12. The server system of claim 11, further comprising:

a second FRU comprising a first I/O node coupled to the fabric interconnect to send and receive data for the plurality of compute nodes and to route a second message received from a third compute node of the plurality of compute nodes to a fourth compute node of the plurality of compute nodes.

13. The server system of claim 12, wherein the first I/O node comprises a storage interface for providing an interface between the plurality of compute nodes and a storage device.

14. The server system of claim 12, wherein the first I/O node comprises a network interface for providing an interface between the plurality of compute nodes and a network external to the server system.

15. The server system of claim 12, wherein the first I/O node is to communicate the second message received from the first compute node to a processing module of the first I/O node.

16. The server system of claim 12, further comprising:

a third FRU comprising a second input/output (I/O) node to send and receive data for the plurality of compute nodes and to route a third message received from a fifth compute node of the plurality of compute nodes to a sixth compute node of the plurality of compute nodes.

17. A method, comprising:

receiving, from a first compute node, a message at an input/output (I/O) node of server system having a plurality of compute nodes coupled via a fabric interconnect; and

in response to the message being targeted to a second compute node of the server system, routing the message from the I/O node to the second compute node.
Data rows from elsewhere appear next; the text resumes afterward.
<file path="src/rtl/t03_alu_seq.sv">
// t03_alu_seq: handshaked execute unit. Base RV32I ALU ops finish in one
// registered cycle; RV32M mul/div/rem run WIDTH shift-add / restoring steps.
module t03_alu_seq #(
    parameter  int WIDTH = 32,
    localparam int SHW   = $clog2(WIDTH)
) (
    input  logic             clk,
    input  logic             rst,
    input  logic             flush,
    input  logic             in_valid,
    output logic             in_ready,
    input  logic [4:0]       op,
    input  logic [WIDTH-1:0] pc,
    input  logic [WIDTH-1:0] rs1,
    input  logic [WIDTH-1:0] rs2,
    input  logic [WIDTH-1:0] imm,
    input  logic             alu_src,
    input  logic             auipc,
    input  logic             lui,
    output logic             out_valid,
    input  logic             out_ready,
    output logic [WIDTH-1:0] result,
    output logic             zero,
    output logic             negative,
    output logic             carry,
    output logic             overflow
);
    typedef enum logic [1:0] {IDLE, BUSY, DONE} state_t;
    typedef struct packed {
        logic [4:0]       op;
        logic [WIDTH-1:0] a;
        logic [WIDTH-1:0] b;
    } req_t;

    state_t             state_q, state_d;
    req_t               req_q;
    logic [SHW-1:0]     cnt_q;
    logic [2*WIDTH-1:0] prod_q, mcand_q;
    logic [WIDTH-1:0]   mplier_q;
    logic [WIDTH-1:0]   rem_q, quo_q, dvsr_q;

    logic               accept;
    logic [WIDTH-1:0]   a_in, b_in;

    // Magnitude of x when treated as signed (s=1), else x unchanged.
    function automatic logic [WIDTH-1:0] mag(input logic [WIDTH-1:0] x, input logic s);
        return (s && x[WIDTH-1]) ? -x : x;
    endfunction

    assign in_ready = (state_q == IDLE);
    assign accept   = in_valid & in_ready & ~flush;
    assign a_in     = auipc ? pc : (lui ? '0 : rs1);
    assign b_in     = alu_src ? imm : rs2;

    // Operand sign treatment: MULH s*s, MULHSU s*u, MUL/MULHU unsigned; DIV/REM signed.
    logic mul_sa_in, mul_sb_in, div_s_in;
    assign mul_sa_in = op[1] ^ op[0];
    assign mul_sb_in = ~op[1] & op[0];
    assign div_s_in  = ~op[0];

    // State register.
    always_ff @(posedge clk) begin
        if (rst) state_q <= IDLE;
        else     state_q <= state_d;
    end

    // Next-state: flush overrides everything.
    always_comb begin
        state_d = state_q;
        case (state_q)
            IDLE: if (accept) state_d = op[4] ? BUSY : DONE;
            BUSY: if (cnt_q == SHW'(WIDTH-1)) state_d = DONE;
            DONE: if (out_valid && out_ready) state_d = IDLE;
            default: state_d = IDLE;
        endcase
        if (flush) state_d = IDLE;
    end

    // One restoring-division step: shift in next dividend bit, subtract if it fits.
    logic [WIDTH:0]   rem_sh, rem_sub;
    logic             rem_fit;
    always_comb begin
        rem_sh  = {rem_q, quo_q[WIDTH-1]};
        rem_sub = rem_sh - {1'b0, dvsr_q};
        rem_fit = (rem_sh >= {1'b0, dvsr_q});
    end

    // Final result/flags from captured request and finished accumulators.
    logic [WIDTH:0]     sum_c, dif_c;
    logic [2*WIDTH-1:0] mul_fix;
    logic [WIDTH-1:0]   div_q, div_r, res_c;
    logic               carry_c, ovf_c, mneg, dsg;
    logic [SHW-1:0]     shamt;
    always_comb begin
        sum_c   = {1'b0, req_q.a} + {1'b0, req_q.b};
        dif_c   = {1'b0, req_q.a} - {1'b0, req_q.b};
        shamt   = req_q.b[SHW-1:0];
        mneg    = ((req_q.op[1] ^ req_q.op[0]) & req_q.a[WIDTH-1]) ^
                  ((~req_q.op[1] & req_q.op[0]) & req_q.b[WIDTH-1]);
        mul_fix = mneg ? -prod_q : prod_q;
        dsg     = ~req_q.op[0];
        if (req_q.b == '0) begin
            div_q = '1;
            div_r = req_q.a;
        end else begin
            div_q = (dsg && (req_q.a[WIDTH-1] ^ req_q.b[WIDTH-1])) ? -quo_q : quo_q;
            div_r = (dsg && req_q.a[WIDTH-1]) ? -rem_q : rem_q;
        end
        res_c   = '0;
        carry_c = 1'b0;
        ovf_c   = 1'b0;
        if (req_q.op[4]) begin
            case (req_q.op[2:0])
                3'b000:         res_c = mul_fix[WIDTH-1:0];
                3'b001, 3'b010,
                3'b011:         res_c = mul_fix[2*WIDTH-1:WIDTH];
                3'b100, 3'b101: res_c = div_q;
                default:        res_c = div_r;
            endcase
        end else begin
            case (req_q.op[3:0])
                4'b0000: begin
                    res_c   = sum_c[WIDTH-1:0];
                    carry_c = sum_c[WIDTH];
                    ovf_c   = (req_q.a[WIDTH-1] == req_q.b[WIDTH-1]) &&
                              (sum_c[WIDTH-1] != req_q.a[WIDTH-1]);
                end
                4'b1000: begin
                    res_c   = dif_c[WIDTH-1:0];
                    carry_c = (req_q.a < req_q.b);
                    ovf_c   = (req_q.a[WIDTH-1] != req_q.b[WIDTH-1]) &&
                              (dif_c[WIDTH-1] != req_q.a[WIDTH-1]);
                end
                4'b0100: res_c = req_q.a ^ req_q.b;
                4'b0110: res_c = req_q.a | req_q.b;
                4'b0111: res_c = req_q.a & req_q.b;
                4'b0001: res_c = req_q.a << shamt;
                4'b0101: res_c = req_q.a >> shamt;
                4'b1101: res_c = $signed(req_q.a) >>> shamt;
                4'b0010: res_c = {{(WIDTH-1){1'b0}}, $signed(req_q.a) < $signed(req_q.b)};
                4'b0011: res_c = {{(WIDTH-1){1'b0}}, req_q.a < req_q.b};
                default: res_c = '0;
            endcase
        end
    end

    // Datapath: capture on accept, iterate mul/div together while BUSY,
    // register result once on entry to DONE, then hold until handshake.
    always_ff @(posedge clk) begin
        if (rst) begin
            req_q     <= '0;
            cnt_q     <= '0;
            prod_q    <= '0;
            mcand_q   <= '0;
            mplier_q  <= '0;
            rem_q     <= '0;
            quo_q     <= '0;
            dvsr_q    <= '0;
            out_valid <= 1'b0;
            result    <= '0;
            zero      <= 1'b0;
            negative  <= 1'b0;
            carry     <= 1'b0;
            overflow  <= 1'b0;
        end else if (flush) begin
            out_valid <= 1'b0;
        end else begin
            if (accept) begin
                req_q    <= '{op: op, a: a_in, b: b_in};
                cnt_q    <= '0;
                prod_q   <= '0;
                mcand_q  <= {{WIDTH{1'b0}}, mag(a_in, mul_sa_in)};
                mplier_q <= mag(b_in, mul_sb_in);
                rem_q    <= '0;
                quo_q    <= mag(a_in, div_s_in);
                dvsr_q   <= mag(b_in, div_s_in);
            end
            if (state_q == BUSY) begin
                cnt_q    <= cnt_q + SHW'(1);
                if (mplier_q[0]) prod_q <= prod_q + mcand_q;
                mcand_q  <= mcand_q << 1;
                mplier_q <= mplier_q >> 1;
                rem_q    <= rem_fit ? rem_sub[WIDTH-1:0] : rem_sh[WIDTH-1:0];
                quo_q    <= {quo_q[WIDTH-2:0], rem_fit};
            end
            if (state_q == DONE && !out_valid) begin
                out_valid <= 1'b1;
                result    <= res_c;
                zero      <= (res_c == '0);
                negative  <= res_c[WIDTH-1];
                carry     <= carry_c;
                overflow  <= ovf_c;
            end else if (state_q == DONE && out_ready) begin
                out_valid <= 1'b0;
            end
        end
    end
endmodule

</file>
18. The method of claim 17, wherein the I/O node comprises a network interface for providing an interface between the plurality of compute nodes and a network external to the server system.

19. The method of claim 17, wherein the I/O node comprises a storage interface for providing an interface between the plurality of compute nodes and a storage device.

20. The method of claim 17, further comprising:

in response to the message being targeted to the I/O node, processing the message at a processing module of the I/O node.